I’m currently working on a driver for an USB device.
As the new USB-H/W is not available yet I use the OSR FX2 board as a substitute
and I’ve put the VID/PID my .inf file.
My problem is:
When the debug target system reboots, the driver is loaded and unloaded
(DriverEntry, DeviceAdd und ContextCleanup) even though no
USB device is connected yet.
Any idea what I did wrong?
A 2nd related question: Having an exception (sxe ld MyDriver) in place I wonder
if it’s possible to get the name of it?
Of course I know the name but in case I have enabled multiple exceptions I’d
like to know if it’s possible to find out the actual module loaded?
PS: There was no driver installed for the OSRFX2 before.
Exactly how did you install your driver? 99% of the time, this is caused by the developer using devcon install to install their driver package. That is never what you want. That creates a new, fake device with the name matched by your INF – a fake, virtual device that is not associated with any hardware.
Regarding sxe ld, if you look through the stack, you can find a pointer to the driver name. It isn’t obvious.
I’m curious what kind of USB device it is. Since you are writing a driver I am assuming the device does not look like any of the standard USB device classes.
Since it does not look like normal device classes, is it only used by one application that you’re writing? If so, consider not writing a driver at all and just make the correct USB descriptor that cause it to automatically get hooked up as a WinUSB device. Your application can then find the device by guid and open the USB pipes and talk to the device, no OS kernel driver development needed, your “driver” is just part of the application.

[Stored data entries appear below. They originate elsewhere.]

--- config.mk ---
export PLATFORM = sky130hd
export DESIGN_NAME = uart_tx_arbiter
export DESIGN_NICKNAME = d
export VERILOG_FILES = /design/src/rtl/uart_tx_arbiter.sv
export SDC_FILE = /design/constraint.sdc
export NUM_CORES = 1
export LEC_CHECK = 0
export CORE_UTILIZATION = 44
export DETAILED_ROUTE_END_ITERATION = 12
export HOLD_SLACK_MARGIN = 0.05
export PLACE_DENSITY = 0.79
export SKIP_CTS_REPAIR_TIMING = 1
export SYNTH_ARGS = -nofsm -noshare
export SYNTH_HDL_FRONTEND = slang
export SYNTH_SLANG_ARGS = --single-unit
--- constraint.sdc ---
create_clock -name clk -period 2.25 [get_ports clk]
set_input_delay 0.45 -clock clk [delete_from_list [all_inputs] [get_ports clk]]
set_output_delay 0.45 -clock clk [all_outputs]
set_load 0.1 [all_outputs]
--- src/rtl/uart_tx_arbiter.sv ---
// uart_tx_arbiter: round-robin, packet-locked, burst-capped sharing of one TX FIFO write port.
// Every output is registered; a grant holds until its packet ends, the burst cap is reached or the request is withdrawn.
module uart_tx_arbiter #(
    parameter int NREQ      = 4,
    parameter int DATA_W    = 9,
    parameter int MAX_BURST = 8
) (
    input  logic                     clk,
    input  logic                     reset,
    input  logic [NREQ-1:0]          req,
    input  logic [NREQ-1:0]          last,
    input  logic [NREQ*DATA_W-1:0]   data,
    output logic [NREQ-1:0]          ack,
    input  logic                     fifo_full,
    output logic                     fifo_wr,
    output logic [DATA_W-1:0]        fifo_data,
    output logic [2:0]               grant_id,
    output logic                     busy
);
    typedef enum logic [1:0] {IDLE, GRANT, WRITE} state_t;
    state_t              state, state_n;
    logic [2:0]          last_winner, last_winner_n, grant_id_n, cand, pick;
    logic [7:0]          burst, burst_n;
    logic                last_cap, last_cap_n, fifo_wr_n, found;
    logic [NREQ-1:0]     ack_n;
    logic [DATA_W-1:0]   fifo_data_n;
    logic [7:0]          req_pad, last_pad;
    logic [DATA_W-1:0]   words [8];
    assign req_pad  = 8'(req);
    assign last_pad = 8'(last);
    // Pad the requester set to 8 entries so a 3-bit grant index always selects in range.
    for (genvar i = 0; i < 8; i++) begin : g_words
        if (i < NREQ) begin : g_real
            assign words[i] = data[i*DATA_W +: DATA_W];
        end else begin : g_pad
            assign words[i] = '0;
        end
    end
    always_comb begin
        state_n       = state;
        last_winner_n = last_winner;
        grant_id_n    = grant_id;
        burst_n       = burst;
        last_cap_n    = last_cap;
        fifo_wr_n     = 1'b0;
        ack_n         = '0;
        fifo_data_n   = fifo_data;
        found         = 1'b0;
        pick          = '0;
        cand          = '0;
        for (int k = 1; k <= NREQ; k++) begin
            cand = 3'((int'(last_winner) + k) % NREQ);
            if (!found && req_pad[cand]) begin
                found = 1'b1;
                pick  = cand;
            end
        end
        case (state)
            IDLE: begin
                if (found) begin
                    grant_id_n = pick;
                    burst_n    = '0;
                    state_n    = GRANT;
                end
            end
            GRANT: begin
                if (!req_pad[grant_id]) begin
                    last_winner_n = grant_id;
                    state_n       = IDLE;
                end else if (!fifo_full) begin
                    fifo_wr_n   = 1'b1;
                    fifo_data_n = words[grant_id];
                    for (int i = 0; i < NREQ; i++) ack_n[i] = (3'(i) == grant_id);
                    last_cap_n  = last_pad[grant_id];
                    state_n     = WRITE;
                end
            end
            WRITE: begin
                burst_n = burst + 8'd1;
                if (last_cap || burst == 8'(MAX_BURST - 1)) begin
                    last_winner_n = grant_id;
                    state_n       = IDLE;
                end else begin
                    state_n = GRANT;
                end
            end
            default: state_n = IDLE;
        endcase
    end
    always_ff @(posedge clk or negedge reset) begin
        if (!reset) begin
            state       <= IDLE;
            last_winner <= 3'(NREQ - 1);
            grant_id    <= '0;
            burst       <= '0;
            last_cap    <= 1'b0;
            fifo_wr     <= 1'b0;
            ack         <= '0;
            fifo_data   <= '0;
            busy        <= 1'b0;
        end else begin
            state       <= state_n;
            last_winner <= last_winner_n;
            grant_id    <= grant_id_n;
            burst       <= burst_n;
            last_cap    <= last_cap_n;
            fifo_wr     <= fifo_wr_n;
            ack         <= ack_n;
            fifo_data   <= fifo_data_n;
            busy        <= (state_n != IDLE);
        end
    end
endmodule

==> results.tsv <==
metric	value	unit
status	completed	
syn-num-nets	189	
total_power	0.003470	W
leakage	1.067	nW
layout.nets	259	
n_antenna_cell	0	
drtIter0Drc	44	
worst-path-max-fanout	15	
place_area	2364	um2
ys_seq_area_share	44.26	%
ios	65	
grt_overflow	0	
slew_headroom	65.13	%
via_per_inst	5.469	
endpoint_kind	register	
grt_max_degree	31	
start_util	46.13	%
rows	22	
die_x	64.19	um
peakVddDrop	0.0006589	V
fmax	0.5295	GHz
min_path_type	register to register	
detail-route-antenna-nets	0	
maxCapViolCount	0	
h-tree-depth	2	
clock-sinks	30	
yosys_most_used_dff	dfrtp_1	
yosysWarnings	0	
cts.clk_slew.worst_paths	0.06	ns
final_hold_viol_count	0	
die_area	4120	um2
ys_types	43	
min_period_over_period	83.94	%
final_cell_area	2455	um2
synth_top_cell_by_area	dfrtp_1	
areaGrowthSynthToFinish	44.26	%
startpoint_type	input port	
track_usage	22.52	%
wire_per_inst	16.13	um
port_buffers	63	
fin_util	66.55	%
ys_ff_latch	30	
clk_latency	0.28	ns
coreArea	3689	um2
critPathRequiredTime	2.41	ns
cts-buffers-inserted	5	
worst_pin_slew	0.5220	ns
rsz0062_at_grt	no	
fillers	280	
grt_pass1_wl	6969	um
drc	0	
min_period	1.889	ns
grt_pass1_vias	1465	
vias	1422	
synth_edf_count	0	
crit_arrival	2.04	ns
yosys.area.top_type_share	41.18	%
gp_congestion	0.9141	
synthArstFlopShare	100.0	%
dp_slack	0.06701	ns
synth.avg_cell_area	12.07	um2
drive_gt1_share	29.25	%
syn_area	1702	um2
setup_viol	0	
critical_path_class	input port to register	
cts_tree	yes	
layout_setup_ws	0.3614	ns
cts_buffer_depth	2	
clock-root-buffer	clkbuf_8	
drv_slew	0	
wirelength	4195	um
setup_tns	0	ns
skew	0.006252	ns
ys_top_cells_by_area	dfrtp_1 41%, mux4_2 15%, mux2_2 7.3%	
drt_pass1_iterations	4	
synth_cells	141	
powerDensity	1414	nW/um2
post-dp-hpwl	3126	um
antenna_found_initial	0	
die_height	64.19	um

There are devices that are not exactly a standard class and also need more than a dedicated application to use, and you want your device to be usable from arbitrary applications that expect a certain kind of device. Those are the ones that will require a full custom driver.
My suggestion also is that since you don’t have the device yet, consider just making a suitable development virtual device in QEMU that behaves somewhat like the real device, and do your development there for a while. A big plus of a virtual device is you can force it to have all kind of error conditions that your real device may occasionally have but are difficult/almost impossible to reproduce on demand for real hardware. Real hardware also often does not work exactly like the specifications claim, and if you can prove the real device is not behaving like a virtual device that does conform to the specifications it makes it much easier to determine if an issue is your driver, or the device, or it’s firmware. Writing a simple simulation of a device often helps you the driver developer understand the device really well. The simulation also generally does not need to be perfect to be extremely useful. Hardware people (and management) are also usually impressed when they delivery the hardware and you already have a very functional driver running.
Thanks for your suggestions. Without going into project details WinUSB is not an option
in our use-case for several reasons.
We already have a several native WDM drivers with a specific interface
for different old variants of the hardware and are now redesigning the hardware. (Refresh)
Changing several concurrently running of user-mode softwares to use a completely
different access model/interface would pose much more risk to the project.
Apart from that: Simulation is exactly what I want to do as long as the correct H/W is not available… but with a real USB device which I can connect and disconnect. I already did it with a
ROOT enumerated driver and my problems seems to be caused by
carelessly switching over and not reading documentation completely.